Start of Materials provided

===== /design/flow/run.sh =====
#!/bin/bash
# OpenROAD 26Q1-2900-gdf79404cd8, Yosys 0.63+post, stock flow scripts
make -C /OpenROAD-flow-scripts/flow DESIGN_CONFIG=/design/flow/config.mk WORK_HOME=/design/flow/orfs finish

===== /design/flow/config.mk =====
export PLATFORM = sky130hd
export DESIGN_NAME = Ken
export DESIGN_NICKNAME = Ken
export VERILOG_FILES = /design/flow/design.v
export SDC_FILE = /design/flow/constraint.sdc
export NUM_CORES = 4
export LEC_CHECK = 1
export CORE_UTILIZATION = 40

===== /design/flow/constraint.sdc =====
current_design Ken

set clk_period 5.7
set clk_io_pct 0.2

create_clock -name clk0 -period $clk_period [get_ports {Clk}]

set non_clock_inputs [all_inputs -no_clocks]
set_input_delay [expr $clk_period * $clk_io_pct] -clock clk0 $non_clock_inputs
set_output_delay [expr $clk_period * $clk_io_pct] -clock clk0 [all_outputs]

===== /design/flow/design.v =====
module Ken(input logic Clk, input logic frame_clk, input logic [13:0] key,input isdead, output logic [5:0] out, 
           output logic [7:0] jc, output logic hit, input logic [9:0] KS, output logic gen);
enum logic [5:0]{StartI, Idle1, Idle2, Idle3, StartW, Walk1, Walk2, Walk3,
			        StartP, Punch1, Punch2, Punch3, StartPu, Punish1, Punish2, Punish3,
					  StartK, Kick1, Kick2, Kick3, Crouch, StartCP, CrouchP, CrouchPunish,
					  StartJ, Jump1, Jump2, Jump3, Jump4, StartSpesh, Spesh1,Spesh2, Spesh3, startKO, KO1,KO2} state, next_state;
logic [7:0] IdleC = 8'd0;
logic [7:0] WalkC = 8'd0;
logic [7:0] PunchC = 8'd0;
logic [7:0] PunishC = 8'd0;
logic [7:0] KickC = 8'd0;
logic [7:0] CPunchC = 8'd0;
logic [7:0] JumpC = 8'd0;
logic [7:0] SpeshC = 8'd0;
logic [7:0] KOC = 8'd0;
	 logic frame_clk_delayed, frame_clk_rising_edge;
    always_ff @ (posedge Clk) begin
        frame_clk_delayed <= frame_clk;
        frame_clk_rising_edge <= (frame_clk == 1'b1) && (frame_clk_delayed == 1'b0);
		  if(frame_clk_rising_edge)
		  begin
			state <= next_state;
			if(state == StartI)
				IdleC = 8'd0;
			if(state == StartW)
				WalkC = 8'd0;
			if(state == StartP)
				PunchC = 8'd0;
			if(state == StartPu)
				PunishC = 8'd0;
			if(state == StartK)
				KickC = 8'd0;
			if(state == StartCP)
				CPunchC = 8'd0;
			if(state == StartJ)
				JumpC = 8'd0;
			if(state==StartSpesh)
				SpeshC = 8'D0;
			if(state == startKO)
				KOC = 8'd0;
			if(state == KO1)
				KOC = KOC + 1;
			if(SpeshC == 10'd44)
				gen = 1'b1;
			else
				gen = 1'b0;
			if(state == Jump1 || state == Jump2 || state == Jump3 || state == Jump4)
				JumpC = JumpC + 1;
			if(state == Kick1 || state == Kick2 || state == Kick3)
				KickC = KickC + 1;
			if(state == CrouchP)
				CPunchC = CPunchC + 1;
			if(state == Punish1 || state == Punish2 || state == Punish3)
				PunishC = PunishC + 1;
			if(state == Idle1 || state == Idle2 || state == Idle3)
				IdleC = IdleC + 1;
			if(state == Walk1 || state == Walk2 || state == Walk3)
				WalkC = WalkC + 1;
			if(state == Punch1 || state == Punch2 || state == Punch3)
				PunchC = PunchC + 1;
			if(state == Spesh1 || state==Spesh2 || state==Spesh3)
				SpeshC = SpeshC+1;
			if(PunchC == 8'd4 || KickC == 8'd4 || CPunchC == 8'd1)
				hit = 1'b1;
			else
				hit = 1'b0;
		  end
    end
	always_comb
	begin 
		unique case(state)
		StartI:
		begin
			next_state = Idle1;
		end
		Idle1:
		begin
			if(key[13] == 1)
				next_state = StartJ;
			else if(key[11] == 1)
				next_state = Crouch;
			else if(key[8] == 1)
				next_state = StartK;
			else if(key[9] == 1)
				next_state = StartP;
			else if(key[12] == 1'b1 || key[10] == 1'b1)
				next_state = StartW;
			else if(key[7] == 1'b1 && KS == 10'd200)
				next_state = StartSpesh;
			else if(IdleC == 8'd8)
				next_state = Idle2;
         else if(isdead)
				next_state = startKO;
			else
				next_state = Idle1;
		end
		Idle2:
		begin
			if(key[13] == 1)
				next_state = StartJ;
			else if(key[11] == 1)
				next_state = Crouch;
			else if(key[8] == 1)
				next_state = StartK;
			else if(key[9] == 1)
				next_state = StartP;
			else if(key[12] == 1'b1 || key[10] == 1'b1)
				next_state = StartW;
			else if(key[7] == 1'b1 && KS == 10'd200)
				next_state = StartSpesh;
			else if(IdleC == 8'd16)
				next_state = Idle3;
			else if(isdead)
				next_state = startKO;
			else
				next_state = Idle2;
		end
		Idle3:
		begin
			if(key[13] == 1)
				next_state = StartJ;
			else if(key[11] == 1)
				next_state = Crouch;
			else if(key[8] == 1)
				next_state = StartK;
			else if(key[9] == 1)
				next_state = StartP;
			else if(key[12] == 1'b1 || key[10] == 1'b1)
				next_state = StartW;
			else if(key[7] == 1'b1 && KS == 10'd200)
				next_state = StartSpesh;
			else if(IdleC == 8'd24)
				next_state = StartI;
			else if(isdead)
				next_state = startKO;
			else
				next_state = Idle3;
		end
		StartW:
		begin
			next_state = Walk1;
		end
		Walk1:
		begin
			if(key[13] == 1)
				next_state = StartJ;
			else if(key[11] == 1)
				next_state = Crouch;
			else if(key[8] == 1)
				next_state = StartK;
			else if(key[9] == 1)
				next_state = StartP;
			else if(!(key[12] == 1'b1 || key[10] == 1'b1))
				next_state = StartI;
			else if(key[7] == 1'b1 && KS == 10'd200)
				next_state = StartSpesh;
			else if(WalkC == 8'd8)
				next_state = Walk2;
			else if(isdead)
				next_state = startKO;
			else
				next_state = Walk1;
		end
		Walk2:
		begin
			if(key[13] == 1)
				next_state = StartJ;
			else if(key[11] == 1)
				next_state = Crouch;
			else if(key[8] == 1)
				next_state = StartK;
			else if(key[9] == 1)
				next_state = StartP;
			else if(!(key[12] == 1'b1 || key[10] == 1'b1))
				next_state = StartI;
			else if(key[7] == 1'b1 && KS == 10'd200)
				next_state = StartSpesh;
			else if(WalkC == 8'd16)
				next_state = Walk3;
			else if(isdead)
				next_state = startKO;
			else
				next_state = Walk2;
		end
		Walk3:
		begin
			if(key[13] == 1)
				next_state = StartJ;
			else if(key[11] == 1)
				next_state = Crouch;
			else if(key[8] == 1)
				next_state = StartK;
			else if(key[9] == 1)
				next_state = StartP;
			else if(!(key[12] == 1'b1 || key[10] == 1'b1))
				next_state = StartI;
			else if(key[7] == 1'b1 && KS == 10'd200)
				next_state = StartSpesh;
			else if(WalkC == 8'd24)
				next_state = StartW;
			else if(isdead)
				next_state = startKO;
			else
				next_state = Walk3;
		end
		StartP:
		begin
			next_state = Punch1;
		end
		Punch1:
		begin
			if(PunchC == 8'd3)
				next_state = Punch2;
			else
				next_state = Punch1;
		end
		Punch2:
		begin
			if(PunchC == 8'd10)
				next_state = Punch3;
			else
				next_state = Punch2;
		end
		Punch3:
		begin
			if(PunchC == 8'd15)
				next_state = StartPu;
			else
				next_state = Punch3;
		end
		StartPu:
		begin
			next_state = Punish1;
		end
		Punish1:
		begin
			if(key[9] == 1 || key[8] == 1)
			begin
				if(PunishC == 8'd8)
					next_state = Punish2;
				else
					next_state = Punish1;
			end
			else
				next_state = StartI;
		end
		Punish2:
		begin
			if(key[9] == 1 || key[8] == 1)
			begin
				if(PunishC == 8'd16)
					next_state = Punish2;
				else
					next_state = Punish3;
			end
			else
				next_state = StartI;
		end
		Punish3:
		begin
			if(key[9] == 1 || key[8] == 1)
			begin
				if(PunishC == 8'd24)
					next_state = StartPu;
				else
					next_state = Punish3;
			end
			else
				next_state = StartI;
		end
		StartK:
		begin
			next_state = Kick1;
		end
		Kick1:
		begin
			if(KickC == 8'd3)
				next_state = Kick2;
			else
				next_state = Kick1;
		end
		Kick2:
		begin
			if(KickC == 8'd10)
				next_state = Kick3;
			else
				next_state = Kick2;
		end
		Kick3:
		begin
			if(KickC == 8'd15)
				next_state = StartPu;
			else
				next_state = Kick3;
		end
		Crouch:
		begin
			if(key[11] == 1)
			begin
				if(key[9] == 1)
					next_state = StartCP;
				else
					next_state = Crouch;
			end
		   else if(isdead)
				next_state = startKO;
			else
				next_state = StartI;
		end
		StartCP:
			next_state = CrouchP;
		CrouchP:
		begin
			if(CPunchC == 8'd5)
				next_state = CrouchPunish;
			else
				next_state = CrouchP;
		end
		CrouchPunish:
		begin
			if(key[9] == 1)
				next_state = CrouchPunish;
			else
				next_state = Crouch;
		end
		StartJ:
		begin
			next_state = Jump1;
		end
		Jump1:
		begin
			if(JumpC == 8'd5)
				next_state = Jump2;
			else
				next_state = Jump1;
		end
		Jump2:
		begin
			if(JumpC == 8'd15)
				next_state = Jump3;
			else
				next_state = Jump2;
		end
		Jump3:
		begin
			if(JumpC == 8'd35)
				next_state = Jump4;
			else
				next_state = Jump3;
		end
		Jump4:
		begin
			if(JumpC == 8'd45)
				next_state = StartI;
			else
				next_state = Jump4;
		end
		StartSpesh:
		begin
			next_state=Spesh1;
		end
		Spesh1:
		begin
			if(SpeshC==8'd15)
				next_state = Spesh2;
			else
				next_state = Spesh1;
		end
		Spesh2:
		begin
			if(SpeshC==8'd30)
				next_state = Spesh3;
			else
				next_state = Spesh2;
		end
		Spesh3:
		begin
			if(SpeshC==8'd45)
				next_state = StartI;
			else
				next_state = Spesh3;
		end
		startKO:
		begin
			next_state = KO1;
		end
		KO1:
		begin
			if(KOC == 8'd10)
			next_state=KO2;
			else
			next_state=KO1;
		end
		KO2:
		begin
			if(isdead)
			next_state=KO2;
			else
			next_state=StartI;
		end
		default:
		begin
			next_state = StartI;
		end
		endcase
	end
assign out = state;
assign jc = JumpC;
endmodule

==> deck_impl_summary.md <==
Key Metrics from the Run

STA
  – Unrepaired setup endpoints after global routing: no
  – Fin. max-slew vios: 0
  – Worst slew pin tran: 832.7 ps
  – Final setup fails: 0
  – Crit share post-route: 60.48%
  – Fmax: 290.1 MHz
  – Slew headroom: 43.97%
  – Fin crit period: 3448 ps
  – Final hold vios: 0
  – Setup_tns: 0 ps
  – Setup Skew: 11.85 ps

Routing
  – Aggregate routed wire length: 15,230 um
  – Total number of vias: 5,258
  – Pre-antenna DRT Iters: 5
  – Via-to-Cell Ratio: 6.016
  – ANT cells: 0
  – Routed wire per std cell: 17.43 um
  – First-iteration detailed-routing DRC count: 457
  – DRC viols: 0
  – Post-DRT Antenna Nets: 0

Die
  – FP Util: 41.15%
  – Die Ht: 124.5 um
  – I/O pin count: 43
  – Die width: 124.5 um
  – Num rows: 44
  – Core Region: 14,590 um2
  – Die footprint: 15,500 um2

Synth
  – Synthesized area: 6003 um2
  – Synth Flop Type: edfxtp_1
  – Yosys cell types: 77
  – Most common cell in the synthesized netlist: nand2_1
  – Syn_area_per_cell: 8.973 um2
  – Post-synth top area cell: edfxtp_1
  – Yosys Chip Area: 6003 um2
  – Yosys warns: 1
  – Top area cell types: edfxtp_1, o21ai_0, nand2_1, nor2_1, xor2_1
  – Top-area cell share: 40.02%
  – Syn Inst Count: 669
  – # Cells Yosys: 669
  – Most frequent cells after synthesis: nand2_1, edfxtp_1, o21ai_0
  – EDFF count, synth: 80
  – Flip-flop and latch count after synthesis: 82
  – Seq share, synth: 40.68%
  – Async SR Flop Fraction: 0%

CTS
  – CTS tree: done
  – Worst-skew pair later-pin latency: 360 ps
  – PostCTS Resize Cnt: 0
  – # H-tree levels: 3
  – Clk sinks: 82
  – Hold buffers post-CTS: 0
  – Postcts setup bufs: 0
  – Clock slew at reported path FFs: 70 ps
  – Deepest clock path buffer count: 2
  – CTS Buf Count: 9
  – Root buf cell: clkbuf_16

GRT
  – First-pass GRT wire length: 25,250 um
  – GRT Total Usage: 20.77%
  – GRT Residual Overflow: 0
  – Vias in the first global route: 4,983
  – Largest net degree at the start of global routing: 43
  – Initial antenna violation count: 0

Placement
  – DPL Wire Length: 10,570 um
  – Port buffer count: 35
  – Final GP Congestion: 0.9040

Power
  – Switching pwr: 0.3926 mW
  – Pwr Total: 1.499 mW
  – PwrDens: 221.3 nW/um2
  – Switching fraction of total power: 26.20%
  – Combinational group share of total power: 11.5%
  – LEAKAGE: 2.190 nW
  – VDD IR-drop max: 0.0001499 V
  – Seq pwr share: 48.6%
  – Internal power: 1.106 mW
  – Clock share of power: 39.9%

Final layout
  – Syn-to-layout area delta: 12.82%
  – Share of cells above drive strength 1: 7.101%
  – Fillers: 1,352

Flow run
  – Max Cap Viol: 0
  – Count of tool warnings: 33

Worst setup path
  – CP peak stage delay: 680 ps
  – Slowest CP cell: nor4b_4
  – Worst Path Arrival: 3660 ps
  – Reg2reg start: state[3]
  – FF-to-FF End: hit
  – CP startpoint: state[3]
  – Crit start category: flop
  – Worst path cell trace: buf_4, nor4b_4, a21boi_0, ha_1, o21a_1, and4_1, a211o_1, nand3b_1, nor4_1, a311o_1
  – CP endpoint: hit
  – Crit path max fanout: 17
  – CP required: 5920 ps
  – Worst setup EP type: flop
  – Worst Reg-to-Reg Cells: 10
  – Reg2reg setup slack: 2250 ps
  – CP Class: reg -> reg

Min path
  – Worst hold path class: reg -> reg

Status
  – Outcome: completed
## metrics by stage
step                cell area (um2)  hold slack [ps]  setup slack, ps  utilization, %  std cells
finish                         6773            372.8             2252           46.42        874
CTS                            6773            372.4             2280           46.42        874
global route                   6773            406.0             1922           46.42        874
global placement               6470            362.2             2246           44.35        858
detailed placement             6470            361.6             2269           44.35        858
floorplan                      6003            367.4             2753               -        669
## cell families (layout without fill, tap and decap cells)
logic type / Yosys count / in the layout / share of synthesized area (%)
AND/OR/NAND/NOR: 333 / 333 / 31.30
AND-OR/OR-AND: 156 / 156 / 16.61
flip-flops: 82 / 82 / 40.68
buffers and inverters: 54 / 75 / 4.127
XOR/XNOR: 28 / 28 / 4.085
adder cells (fa/ha/maj): 10 / 10 / 2.084
multiplexers: 6 / 6 / 1.105
## power by group through the flow
stage	registers (mW)	logic, mW	clock network [mW]
after CTS	0.727	0.172	0.612
after global routing	0.733	0.191	0.635
final	0.728	0.172	0.599
## how the worst min path moves through the flow
stage                        startpoint  slack (ps)  cells past startpoint                    end
after CTS             frame_clk_delayed         370                      1  frame_clk_rising_edge
after global routing  frame_clk_delayed         410                      1  frame_clk_rising_edge
final                 frame_clk_delayed         370                      1  frame_clk_rising_edge
## cell usage in the layout, fill, tap and decap left out, types with 12 or more instances in the layout
cell type        instances
xor2_1                  23
inv_1                   14
clkdlybuf4s50_1         35
nor4_1                  17
edfxtp_1                80
nor2b_1                 14
o21ai_0                 65
nor2_1                  56
nand2_1                 85
nand4_1                 19
nor3_1                  13
o31ai_1                 13
nand3_1                 40
a31oi_1                 12
a21oi_1                 21
## state kept, by name, indices dropped and copies added (netlist names)
| register | count |
|---|---|
| frame_clk_delayed | 1 |
| CPunchC | 8 |
| state | 6 |
| gen | 1 |
| KOC | 8 |
| PunishC | 8 |
| KickC | 8 |
| JumpC | 8 |
| WalkC | 8 |
| PunchC | 8 |
| hit | 1 |
| SpeshC | 8 |
| frame_clk_rising_edge | 1 |
| IdleC | 8 |
## final cells by class
class                      instances  area [um2]  share of cell area [%]
inverter                          14       52.55                  0.7759
multi-input combinational        533        3316                   48.96
sequential                        82        2446                   36.12
timing repair buffer              45       425.4                   6.281
clock inverter                     7       77.57                   1.145
clock buffer                       9       225.2                   3.325
tap                              184       230.2                   3.399
## critical path: cells and delay by family, from the launching register on
| kind | cells | cell delay [ps] |
|---|---|---|
| compound gates | 4 | 840 |
| flops | 1 | 520 |
| simple gates | 4 | 1370 |
| fa+ha+maj | 1 | 320 |
| buf+inv | 1 | 270 |
## layer usage
| layer | global-route usage (%) | up-vias | wire (um) |
|---|---|---|---|
| met5 | 0 | - | 0 |
| met4 | 4.394 | 0 | 283 |
| met3 | 4.335 | 22 | 816 |
| met2 | 30.81 | 147 | 6748 |
| met1 | 32.84 | 2505 | 7381 |
| li1 | - | 2584 | - |
Power is estimated from default activity; no workload was simulated.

End of Materials provided

- Problem to solve -
Tell how many lines above hold "buffers", nothing more.

- Result of the task -
2